This will mainly be of interest only to historians and other academics.
It strikes me that there are two ways of conceiving what historians do. Most active, much-published historians see themselves as engaged in a conversation. They discuss and debate the past with other historians, mainly those who are their contemporaries. They take positions within this conversation, try to change its direction, strive to be relevant to what their peers are interested in. For many (but not all) historians this conversation is largely political, both in a philosophical sense and in the sense of contemporary party politics and university power struggles.
Other historians see themselves as engaged primarily in an encounter with the past. By reading old things, they try to understand what happened a long time ago. They like to imagine themselves working essentially alone, and they understand their work as a personal encounter with documents that often become dear to their hearts.

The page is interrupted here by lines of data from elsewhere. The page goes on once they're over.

### src/rtl/mips_pkg.sv
// Shared MIPS controller constants: opcodes, datapath mux encodings and FSM state encoding.
package mips_pkg;

  localparam logic [5:0] OP_RTYPE = 6'h00;
  localparam logic [5:0] OP_J     = 6'h02;
  localparam logic [5:0] OP_BEQ   = 6'h04;
  localparam logic [5:0] OP_ADDI  = 6'h08;
  localparam logic [5:0] OP_ANDI  = 6'h0c;
  localparam logic [5:0] OP_ORI   = 6'h0d;
  localparam logic [5:0] OP_LH    = 6'h21;
  localparam logic [5:0] OP_LW    = 6'h23;
  localparam logic [5:0] OP_SH    = 6'h29;
  localparam logic [5:0] OP_SW    = 6'h2b;

  localparam logic [1:0] ALU_ADD   = 2'b00;
  localparam logic [1:0] ALU_SUB   = 2'b01;
  localparam logic [1:0] ALU_FUNCT = 2'b10;
  localparam logic [1:0] ALU_LOGIC = 2'b11;

  localparam logic [1:0] PC_ALU    = 2'b00;
  localparam logic [1:0] PC_ALUOUT = 2'b01;
  localparam logic [1:0] PC_JUMP   = 2'b10;

  localparam logic [1:0] SRCB_REGB    = 2'b00;
  localparam logic [1:0] SRCB_FOUR    = 2'b01;
  localparam logic [1:0] SRCB_IMM     = 2'b10;
  localparam logic [1:0] SRCB_IMM_SH2 = 2'b11;

  localparam logic [3:0] ST_IDLE     = 4'd0;
  localparam logic [3:0] ST_FETCH    = 4'd1;
  localparam logic [3:0] ST_DECODE   = 4'd2;
  localparam logic [3:0] ST_R_EXEC   = 4'd3;
  localparam logic [3:0] ST_R_WB     = 4'd4;
  localparam logic [3:0] ST_I_EXEC   = 4'd5;
  localparam logic [3:0] ST_I_WB     = 4'd6;
  localparam logic [3:0] ST_MEM_ADDR = 4'd7;
  localparam logic [3:0] ST_MEM_RD   = 4'd8;
  localparam logic [3:0] ST_MEM_WR   = 4'd9;
  localparam logic [3:0] ST_MEM_WB   = 4'd10;
  localparam logic [3:0] ST_BRANCH   = 4'd11;
  localparam logic [3:0] ST_JUMP     = 4'd12;

  typedef enum logic [3:0] {
    S_IDLE     = ST_IDLE,
    S_FETCH    = ST_FETCH,
    S_DECODE   = ST_DECODE,
    S_R_EXEC   = ST_R_EXEC,
    S_R_WB     = ST_R_WB,
    S_I_EXEC   = ST_I_EXEC,
    S_I_WB     = ST_I_WB,
    S_MEM_ADDR = ST_MEM_ADDR,
    S_MEM_RD   = ST_MEM_RD,
    S_MEM_WR   = ST_MEM_WR,
    S_MEM_WB   = ST_MEM_WB,
    S_BRANCH   = ST_BRANCH,
    S_JUMP     = ST_JUMP
  } state_e;

  // States that hold a memory access open and therefore count wait cycles.
  function automatic logic is_mem_state(state_e s);
    return (s == S_FETCH) || (s == S_MEM_RD) || (s == S_MEM_WR);
  endfunction

endpackage

### src/rtl/multicycle_control_if.sv
// Controller <-> datapath/memory bundle: IR opcode, ALU flag, memory handshake and control lines.
interface multicycle_control_if #(parameter int OPCODE_W = 6);
  logic [OPCODE_W-1:0] Opcode;
  logic                Zero;
  logic                mem_ready;
  logic                mem_req;
  logic                MemRead;
  logic                MemWrite;
  logic                mem_half;
  logic                IorD;
  logic                IRWrite;
  logic                PCWrite;
  logic                PCWriteCond;
  logic [1:0]          PCSource;
  logic                ALUSrcA;
  logic [1:0]          ALUSrcB;
  logic [1:0]          ALUOp;
  logic                RegDst;
  logic                MemtoReg;
  logic                RegWrite;
  logic                illegal_op;
  logic                bus_err;

  modport master (
    input  Opcode, Zero, mem_ready,
    output mem_req, MemRead, MemWrite, mem_half, IorD, IRWrite, PCWrite, PCWriteCond,
           PCSource, ALUSrcA, ALUSrcB, ALUOp, RegDst, MemtoReg, RegWrite, illegal_op, bus_err
  );

  modport slave (
    output Opcode, Zero, mem_ready,
    input  mem_req, MemRead, MemWrite, mem_half, IorD, IRWrite, PCWrite, PCWriteCond,
           PCSource, ALUSrcA, ALUSrcB, ALUOp, RegDst, MemtoReg, RegWrite, illegal_op, bus_err
  );
endinterface

### src/rtl/multicycle_control.sv
// Multi-cycle MIPS main controller: Moore FSM sequencing FETCH..WRITEBACK with memory stall,
// bus timeout and illegal-opcode detection.
module multicycle_control
  import mips_pkg::*;
#(
  parameter int OPCODE_W    = 6,
  parameter int TIMEOUT_W   = 8,
  parameter int MEM_TIMEOUT = 255
) (
  input logic                  clk,
  input logic                  rst_n,
  multicycle_control_if.master bus
);

  state_e               state_q, state_d;
  logic [TIMEOUT_W-1:0] wait_cnt_q, wait_cnt_d;
  logic                 illegal_op_q, illegal_op_d;
  logic                 bus_err_q, bus_err_d;

  logic [OPCODE_W-1:0]  op;
  logic                 is_half;
  logic                 is_load;
  logic                 waiting;
  logic                 timeout;

  assign op      = bus.Opcode;
  assign is_half = (op == OPCODE_W'(OP_LH)) || (op == OPCODE_W'(OP_SH));
  assign is_load = (op == OPCODE_W'(OP_LW)) || (op == OPCODE_W'(OP_LH));
  assign waiting = is_mem_state(state_q) && !bus.mem_ready;
  // mem_ready on the final allowed cycle is a normal completion, so it masks the timeout.
  assign timeout = waiting && (wait_cnt_q == TIMEOUT_W'(MEM_TIMEOUT - 1));

  always_comb begin
    state_d      = state_q;
    wait_cnt_d   = '0;
    illegal_op_d = illegal_op_q;
    bus_err_d    = bus_err_q;
    if (waiting) wait_cnt_d = wait_cnt_q + 1'b1;
    if (timeout) begin
      bus_err_d  = 1'b1;
      wait_cnt_d = '0;
      state_d    = S_FETCH;
    end else begin
      case (state_q)
        S_IDLE:     state_d = S_FETCH;
        S_FETCH:    if (bus.mem_ready) state_d = S_DECODE;
        S_DECODE: begin
          case (op)
            OPCODE_W'(OP_RTYPE):                    state_d = S_R_EXEC;
            OPCODE_W'(OP_ADDI), OPCODE_W'(OP_ANDI),
            OPCODE_W'(OP_ORI):                      state_d = S_I_EXEC;
            OPCODE_W'(OP_LW), OPCODE_W'(OP_LH),
            OPCODE_W'(OP_SW), OPCODE_W'(OP_SH):     state_d = S_MEM_ADDR;
            OPCODE_W'(OP_BEQ):                      state_d = S_BRANCH;
            OPCODE_W'(OP_J):                        state_d = S_JUMP;
            default: begin
              illegal_op_d = 1'b1;
              state_d      = S_FETCH;
            end
          endcase
        end
        S_R_EXEC:   state_d = S_R_WB;
        S_I_EXEC:   state_d = S_I_WB;
        S_MEM_ADDR: state_d = is_load ? S_MEM_RD : S_MEM_WR;
        S_MEM_RD:   if (bus.mem_ready) state_d = S_MEM_WB;
        S_MEM_WR:   if (bus.mem_ready) state_d = S_FETCH;
        S_R_WB, S_I_WB, S_MEM_WB,
        S_BRANCH, S_JUMP:             state_d = S_FETCH;
        default:    state_d = S_IDLE;
      endcase
    end
  end

  always_ff @(posedge clk or negedge rst_n) begin
    if (!rst_n) begin
      state_q      <= S_IDLE;
      wait_cnt_q   <= '0;
      illegal_op_q <= 1'b0;
      bus_err_q    <= 1'b0;
    end else begin
      state_q      <= state_d;
      wait_cnt_q   <= wait_cnt_d;
      illegal_op_q <= illegal_op_d;
      bus_err_q    <= bus_err_d;
    end
  end

  assign bus.illegal_op = illegal_op_q;
  assign bus.bus_err    = bus_err_q;

  // Moore decode; only the FETCH IR/PC loads look at mem_ready.
  always_comb begin
    bus.mem_req     = 1'b0;
    bus.MemRead     = 1'b0;
    bus.MemWrite    = 1'b0;
    bus.mem_half    = 1'b0;
    bus.IorD        = 1'b0;
    bus.IRWrite     = 1'b0;
    bus.PCWrite     = 1'b0;
    bus.PCWriteCond = 1'b0;
    bus.PCSource    = PC_ALU;
    bus.ALUSrcA     = 1'b0;
    bus.ALUSrcB     = SRCB_REGB;
    bus.ALUOp       = ALU_ADD;
    bus.RegDst      = 1'b0;
    bus.MemtoReg    = 1'b0;
    bus.RegWrite    = 1'b0;
    case (state_q)
      S_FETCH: begin
        bus.mem_req = 1'b1;
        bus.MemRead = 1'b1;
        bus.ALUSrcB = SRCB_FOUR;
        bus.IRWrite = bus.mem_ready;
        bus.PCWrite = bus.mem_ready;
      end
      S_DECODE:   bus.ALUSrcB = SRCB_IMM_SH2;
      S_R_EXEC: begin
        bus.ALUSrcA = 1'b1;
        bus.ALUOp   = ALU_FUNCT;
      end
      S_R_WB: begin
        bus.RegDst   = 1'b1;
        bus.RegWrite = 1'b1;
      end
      S_I_EXEC: begin
        bus.ALUSrcA = 1'b1;
        bus.ALUSrcB = SRCB_IMM;
        bus.ALUOp   = (op == OPCODE_W'(OP_ADDI)) ? ALU_ADD : ALU_LOGIC;
      end
      S_I_WB:     bus.RegWrite = 1'b1;
      S_MEM_ADDR: begin
        bus.ALUSrcA  = 1'b1;
        bus.ALUSrcB  = SRCB_IMM;
        bus.mem_half = is_half;
      end
      S_MEM_RD: begin
        bus.mem_req  = 1'b1;
        bus.MemRead  = 1'b1;
        bus.IorD     = 1'b1;
        bus.mem_half = is_half;
      end
      S_MEM_WR: begin
        bus.mem_req  = 1'b1;
        bus.MemWrite = 1'b1;
        bus.IorD     = 1'b1;
        bus.mem_half = is_half;
      end
      S_MEM_WB: begin
        bus.MemtoReg = 1'b1;
        bus.RegWrite = 1'b1;
        bus.mem_half = is_half;
      end
      S_BRANCH: begin
        bus.ALUSrcA     = 1'b1;
        bus.ALUOp       = ALU_SUB;
        bus.PCWriteCond = 1'b1;
        bus.PCSource    = PC_ALUOUT;
      end
      S_JUMP: begin
        bus.PCWrite  = 1'b1;
        bus.PCSource = PC_JUMP;
      end
      default: ;
    endcase
  end

endmodule
### src/flat_wrapper.sv
// flat-port wrapper written by rule: the top's interface ports become plain ports
module multicycle_control_flat import mips_pkg::*;
#(
  parameter int OPCODE_W    = 6,
  parameter int TIMEOUT_W   = 8,
  parameter int MEM_TIMEOUT = 255
)
  (clk, rst_n, bus_Opcode, bus_Zero, bus_mem_ready, bus_mem_req, bus_MemRead, bus_MemWrite, bus_mem_half, bus_IorD, bus_IRWrite, bus_PCWrite, bus_PCWriteCond, bus_PCSource, bus_ALUSrcA, bus_ALUSrcB, bus_ALUOp, bus_RegDst, bus_MemtoReg, bus_RegWrite, bus_illegal_op, bus_bus_err);
  multicycle_control_if #(.OPCODE_W(OPCODE_W)) bus_i ();
  input logic clk;
  input logic rst_n;
  input wire logic [$bits(bus_i.Opcode)-1:0] bus_Opcode;
  input wire logic [$bits(bus_i.Zero)-1:0] bus_Zero;
  input wire logic [$bits(bus_i.mem_ready)-1:0] bus_mem_ready;
  output wire logic [$bits(bus_i.mem_req)-1:0] bus_mem_req;
  output wire logic [$bits(bus_i.MemRead)-1:0] bus_MemRead;
  output wire logic [$bits(bus_i.MemWrite)-1:0] bus_MemWrite;
  output wire logic [$bits(bus_i.mem_half)-1:0] bus_mem_half;
  output wire logic [$bits(bus_i.IorD)-1:0] bus_IorD;
  output wire logic [$bits(bus_i.IRWrite)-1:0] bus_IRWrite;
  output wire logic [$bits(bus_i.PCWrite)-1:0] bus_PCWrite;
  output wire logic [$bits(bus_i.PCWriteCond)-1:0] bus_PCWriteCond;
  output wire logic [$bits(bus_i.PCSource)-1:0] bus_PCSource;
  output wire logic [$bits(bus_i.ALUSrcA)-1:0] bus_ALUSrcA;
  output wire logic [$bits(bus_i.ALUSrcB)-1:0] bus_ALUSrcB;
  output wire logic [$bits(bus_i.ALUOp)-1:0] bus_ALUOp;
  output wire logic [$bits(bus_i.RegDst)-1:0] bus_RegDst;
  output wire logic [$bits(bus_i.MemtoReg)-1:0] bus_MemtoReg;
  output wire logic [$bits(bus_i.RegWrite)-1:0] bus_RegWrite;
  output wire logic [$bits(bus_i.illegal_op)-1:0] bus_illegal_op;
  output wire logic [$bits(bus_i.bus_err)-1:0] bus_bus_err;
  assign bus_i.Opcode = bus_Opcode;
  assign bus_i.Zero = bus_Zero;
  assign bus_i.mem_ready = bus_mem_ready;
  assign bus_mem_req = bus_i.mem_req;
  assign bus_MemRead = bus_i.MemRead;
  assign bus_MemWrite = bus_i.MemWrite;
  assign bus_mem_half = bus_i.mem_half;
  assign bus_IorD = bus_i.IorD;
  assign bus_IRWrite = bus_i.IRWrite;
  assign bus_PCWrite = bus_i.PCWrite;
  assign bus_PCWriteCond = bus_i.PCWriteCond;
  assign bus_PCSource = bus_i.PCSource;
  assign bus_ALUSrcA = bus_i.ALUSrcA;
  assign bus_ALUSrcB = bus_i.ALUSrcB;
  assign bus_ALUOp = bus_i.ALUOp;
  assign bus_RegDst = bus_i.RegDst;
  assign bus_MemtoReg = bus_i.MemtoReg;
  assign bus_RegWrite = bus_i.RegWrite;
  assign bus_illegal_op = bus_i.illegal_op;
  assign bus_bus_err = bus_i.bus_err;
  multicycle_control #(.OPCODE_W(OPCODE_W), .TIMEOUT_W(TIMEOUT_W), .MEM_TIMEOUT(MEM_TIMEOUT)) u_core (.clk(clk), .rst_n(rst_n), .bus(bus_i));
endmodule
### config.mk
export PLATFORM = sky130hd
export DESIGN_NAME = multicycle_control_flat
export DESIGN_NICKNAME = d
export VERILOG_FILES = /design/src/rtl/mips_pkg.sv /design/src/rtl/multicycle_control_if.sv /design/src/rtl/multicycle_control.sv /design/src/flat_wrapper.sv
export SDC_FILE = /design/constraint.sdc
export NUM_CORES = 1
export LEC_CHECK = 0
export BUFFER_PORTS_ARGS = -buffer_cell sky130_fd_sc_hd__buf_2
export CORE_MARGIN = 8
export CORE_UTILIZATION = 51
export CTS_CLUSTER_DIAMETER = 200
export CTS_CLUSTER_SIZE = 12
export DETAILED_ROUTE_END_ITERATION = 10
export GPL_TIMING_DRIVEN = 0
export PLACE_DENSITY = 0.78
export SYNTH_ARGS = -nofsm -noshare
export SYNTH_HDL_FRONTEND = slang
export SYNTH_SLANG_ARGS = --single-unit
### constraint.sdc
create_clock -name clk -period 1.5 [get_ports clk]
set_input_delay 0.075 -clock clk [delete_from_list [all_inputs] [get_ports clk]]
set_output_delay 0.075 -clock clk [all_outputs]
set_load 0.01 [all_outputs]
After elaboration in Yosys (flattened, before gate mapping):

Cells that the tools add are included.

* word-level logic and storage cells: 79
* flip-flop bits (word level): 14

* reductions and logical operators: 22
* eq/ne operators: 25
* add/subtract/negate cells: 1
* mux-type cells: 25
* bitwise gates (word level): 2

Operators with widths (count)
* 4-bit case mux with 8 select lines: 1
* 6-bit == test (second input constant): 4
* 4-bit == test (second input constant): 5
* 4-bit case mux with 5 select lines: 1
* 6-bit by 4-bit == test with 1-bit output (second input constant): 3
* 4-bit by 3-bit == test with 1-bit output (second input constant): 4
* 4-bit 2-to-1 mux: 4
* 8-bit 2-to-1 mux: 2
* 1-bit 2-to-1 mux: 12
* 2-bit case mux with 3 select lines: 2
* 4-bit OR reduction: 3
* 10-bit OR reduction: 1
* 3-bit by 2-bit != test with 1-bit output (second input constant): 3
* 3-bit OR reduction: 3
* 8-bit by 1-bit adder with 8-bit output (second input constant): 1
* 4-bit by 2-bit == test with 1-bit output (second input constant): 2
* 8-bit == test (second input constant): 1
* 6-bit by 2-bit == test with 1-bit output (second input constant): 1
* 6-bit by 3-bit == test with 1-bit output (second input constant): 1
* 6-bit zero test: 1
* 3-bit AND reduction: 2
* 2-bit OR reduction: 3
* 6-bit OR reduction: 1
* 4-bit by 1-bit == test with 1-bit output (second input constant): 1
* other kinds (8): 13

Longest topological paths before layout:

* depth after elaboration: 7
* mapped depth: 5
* depth with buffers taken out: 5

Worst setup path after synthesis:

No wires, ideal clock.

* kind: reg2reg
* start: register u_core.state_q[2]
* end: register u_core.state_q[0]
* buffers on the path: 1
* setup slack: 0.091 ns
* stages on the path, launching flop included: 5
* clock period less this slack: 1.409 ns
* data arrival time: 1.272 ns
* path through: dfrtp_1 buf_4 or4_1 o21ai_2 o211ai_1

* longest elaborated chain between the ends: 7
* elaborated cells between the ends (all ways): 24
* classes of those cells: eq/ne (15); mux (2); reduce/logical (7)

Ends and longest elaborated chain
* start, declared: line multicycle_control.sv:15 `state_e state_q, state_d;`
* start signal, assigned: line multicycle_control.sv:81 `state_q <= state_d;`
* 4-bit by 1-bit == test with 1-bit output / 4-bit == test (equally long branches): line mips_pkg.sv:61, multicycle_control.sv:44
* 1-bit logical OR (2 in series): line mips_pkg.sv:61 `return (s == S_FETCH) || (s == S_MEM_RD) || (s == S_MEM_WR);`
* 1-bit logical AND: line multicycle_control.sv:29 `assign waiting = is_mem_state(state_q) && !bus.mem_ready;`
* 1-bit logical AND: line multicycle_control.sv:31 `assign timeout = waiting && (wait_cnt_q == TIMEOUT_W'(MEM_TIMEOUT - 1));`
* 3-bit by 2-bit != test with 1-bit output (no line)
* 3-bit AND reduction (no line)

Several ways; a longest one is shown, not always the timed one.
A chain may end at the register's enable or synchronous reset.

Final worst setup path:

* start: register u_core.state_q[2]
* end: output bus_mem_half

* longest elaborated chain between the ends: 3
* elaborated cells between the ends (all ways): 6
* classes of those cells: eq/ne (4); mux (1); reduce/logical (1)

Ends and longest elaborated chain
* 4-bit by 3-bit == test with 1-bit output / 4-bit == test (equally long branches): line multicycle_control.sv:108 `case (state_q)`
* 4-bit OR reduction (no line) *
* 1-bit 2-to-1 mux *: line multicycle_control.sv:108
* end, declared: line flat_wrapper.sv:18 `output wire logic [$bits(bus_i.mem_half)-1:0] bus_mem_half;`

Every way passes the cells marked *; elsewhere a longest branch is shown, timed or not.

==> impl_metrics.json <==
{
  "pin_count": 30,
  "cp_top_family": "simple AND/OR/NAND/NOR gates",
  "cp_max_fo": 5,
  "slew_headroom_pct": 53.82,
  "synth_edf_count": 0,
  "worstPathArrival_ps": 1550,
  "synth_ff_type": "dfrtp_1",
  "synth_area_per_cell_um2": 8.191,
  "cts_root_buf": "clkbuf_4",
  "max_clock_freq_mhz": 615.7,
  "drc": 0,
  "synth-seq-cells": 14,
  "cts_sinks": 14,
  "fin_ws_ps": -124.2,
  "yosysSeqAreaShare_pct": 32.90,
  "async_reset_ff_share_pct": 100.0,
  "maxCapViolCount": 0,
  "vdd_drop_max_mv": 1.067,
  "period_share_pct": 108.3,
  "leakage_nw": 0.7437,
  "htreeDepth": 1,
  "crit_type": "reg2out",
  "cts_made_buffers": 3,
  "core-area_um2": 1962,
  "cts.reportedPaths.clkPinSlew_ps": 70,
  "hold_class": "in2reg",
  "gp_congestion": 0.9103,
  "fin_nets": 194,
  "die_h_um": 61.69,
  "critPathRequiredTime_ps": 1420,
  "grt_pass1_vias": 994,
  "ant_nets": 0,
  "synth_nets": 142,
  "period_needed_ps": 1624,
  "violations": "setup timing",
  "p_per_area_nw_per_um2": 1704,
  "dp_slack_ps": 7.659,
  "drt-wirelength-per-cell_um": 17.40,
  "routed_wirelength_mm": 3.602,
  "antenna_found_initial": 0,
  "dr.pass1.iters": 4,
  "avgViaCountPerCell": 5.845,
  "globalRouteOverflowTotal": 0,
  "cp_num_buf_inv": 2,
  "post-dp-hpwl_mm": 2.033,
  "syn_inst": 130,
  "clkLatencyLatePin_ps": 270,
  "cts_tree": "built",
  "clockBufferDepth": 2,
  "placement.io_buffers": 28,
  "cp_slowest_stage_delay_ps": 420,
  "hold_viol_final": 0,
  "grt_start_max_net_pins": 15,
  "cp-start-kind": "register",
  "syn-cell-area_um2": 1065,
  "crit_chain": "buf_6, and2b_4, a21oi_2, nor3_1, buf_2",
  "fin_skew_ps": 6.675,
  "endpoint_kind": "primary output",
  "die-area_um2": 3806,
  "status": "finished, violations left",
  "fp.dieW_um": 61.69,
  "finalSetupTns_ps": -516.8,
  "cpMaxStageDelayCell": "dfrtp_1",
  "drive_gt1_share_pct": 47.22,
  "tightest_slew_ps": 686.4,
  "rsz0062_at_grt": "yes",
  "grt_usage_pct": 15.46,
  "synth-warning-count": 0,
  "vias": 1210,
  "area_delta_synth_final_pct": 49.82,
  "rows": 16,
  "setup_viol": 8,
  "antenna_cells": 0,
  "start_util_pct": 54.27,
  "ys_types": 46,
  "fillers": 121,
  "drv_slew": 0,
  "grt_pass1_wl_mm": 4.471,
  "drt_iter0_drc": 51
}
## worst paths after layout
kind	start	to	slack [ps]	depth (start not counted)
min	bus_mem_ready	u_core.state_q[3]$_DFFE_PN0P_	180	4
max	u_core.state_q[2]$_DFFE_PN0P_	bus_mem_half	-120	5
min reg2reg	u_core.bus.illegal_op$_DFFE_PN0P_	u_core.bus.illegal_op$_DFFE_PN0P_	460	2
max in group asynchronous	rst_n	u_core.wait_cnt_q[3]$_DFF_PN0_	1050	2
min in group asynchronous	rst_n	u_core.wait_cnt_q[7]$_DFF_PN0_	220	2
max reg2reg	u_core.state_q[1]$_DFFE_PN0P_	u_core.state_q[0]$_DFFE_PN0P_	-20	5
## per-stage QoR
step	area [um2]	hold slack, ps	total power, mW	util [%]	instances
after floorplan	1065	-220.6	1.366	-	130
after global placement	1239	-24.29	1.727	63.14	185
after detailed placement	1239	-20.39	1.748	63.14	185
after CTS	1436	139.3	2.312	73.21	199
after global routing	1595	192.2	2.874	81.31	207
final	1595	179.6	2.719	81.31	207
## placed cells by master, fill, tap and decap left out, types with 2 or more instances in the layout
cell	count
buf_2	27
nor2_1	19
buf_4	16
dfrtp_1	14
buf_6	7
nor3_1	6
nand3_1	6
a21oi_1	6
nand2_2	5
inv_1	5
xor2_1	5
nand2b_4	3
nor2_4	3
nor2b_1	3
nor2_2	3
xnor2_1	3
clkbuf_4	3
clkbuf_16	2
nand2_1	2
a211oi_2	2
a21oi_2	2
o21ai_1	2
nand3b_1	2
o41ai_1	2
or4_4	2
o21ai_2	2
ha_1	2
## power breakdown
part / internal [mW] / switching (mW)
sequential: 0.439 / 0.0701
clock: 0.0930 / 0.104
combinational: 0.935 / 1.08
total: 1.47 / 1.25
## registers in the layout, summed over array words and instances, names as in the netlist
name and cells:
u_core.wait_cnt_q 8, u_core.state_q 4, u_core.bus.bus_err 1, u_core.bus.illegal_op 1
## layer usage
layer	GRT usage, %	vias up	routed length, um
li1	-	563	-
met2	26.74	49	1838
met1	18.28	587	1475
met3	4.321	11	204
met4	3.896	0	83
met5	0	-	0
## worst reg2reg max path: stages, from the launching register on
cell       delay, ps
dfrtp_1          390
buf_6            140
nand2b_1         290
a2111oi_2        110
a311oi_2         320
o211ai_1         140
## synthesized netlist by cell type (all sizes together) (2+ instances only)
cell type	count	area share, %
dfrtp	14	33
nand2b	5	2.9
nand3	6	2.8
o41ai	2	1.6
ha	2	2.3
nor3	6	2.8
o21ai	4	2.6
xor2	5	4.1
nand4	2	1.8
inv	5	1.8
buf	5	3.9
nand3b	2	1.4
nor2	25	9.0
a211oi	2	1.4
nor2b	3	1.8
clkbuf	2	0.71
nand2	7	2.9
nor4	2	1.8
or4	2	1.8
a21oi	9	4.2
xnor2	3	2.5
## timing repair
| action | 4_1_cts | 5_1_grt |
|---|---|---|
| setup buffers | 9 | 7 |
| hold endpoints to repair | 14 | 0 |
| resized for setup | 21 | 23 |
| pin swaps | 3 | 6 |
| hold buffers | 1 | 0 |
| gates cloned | 1 | 2 |
| endpoints found under the setup margin | 14 | 25 |
## final cells by class
class	count	area (um2)	area share, %
plain buffers	7	96.34	6.039
inverters	5	18.77	1.176
multi-input cells	104	760.7	47.69
well taps	27	33.78	2.118
repair buffers	47	312.8	19.61
clock buffers	3	22.52	1.412
flip-flops and latches	14	350.3	21.96
## logic make-up after synthesis
kind of cell | Yosys count | synth area share [%]
and+or+nand+nor | 67 | 34.43
AOI/OAI and AO/OA | 27 | 17.39
DFF | 14 | 32.90
buffers and inverters | 12 | 6.346
xor gates and xnor gates | 8 | 6.581
adders and majority gates | 2 | 2.350
No activity file was read; power rests on OpenSTA's default activity.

Now, obviously, even the most contemporary-minded historian has some contact with the past, and no scholar is so lonely that his work is not influenced by the ideas and trends of his day. But I find that keeping this distinction in mind explains much that happens among historians.
For example, I recently had an article rejected because I had not included sufficient discussion of contemporary scholarship that the editor considered relevant. I would have been much more miffed had I not instantly spotted the editor as one of those historians most engaged in history as a conversation; I had not located myself within any ongoing conversation, therefore what I said had no relevance. To me, nothing being said in the journals makes much difference to this particular piece of work, which grew very directly out of the eight months I spent in the Public Record Office reading medieval court rolls. The sense of medieval life I got from that reading was strikingly different from the sense I got from the major secondary works I read before going to London, most of them decades old. What I was trying to do was to explain in consecutive paragraphs a sense I got from the documents of what life was like in 14th-century England.
I don't bring this up to complain; there are plenty of historians who feel as I do about the contemporary conversation, and I am sure I could find someone who would be happy to publish my article if I tried harder. Or, if I wanted to stick with this journal, I could easily gin up some paragraphs on recent scholarship. I mention this because it was pondering the very different ways this editor and I see historians' work that helped me clarify how I feel about the contemporary academic scene.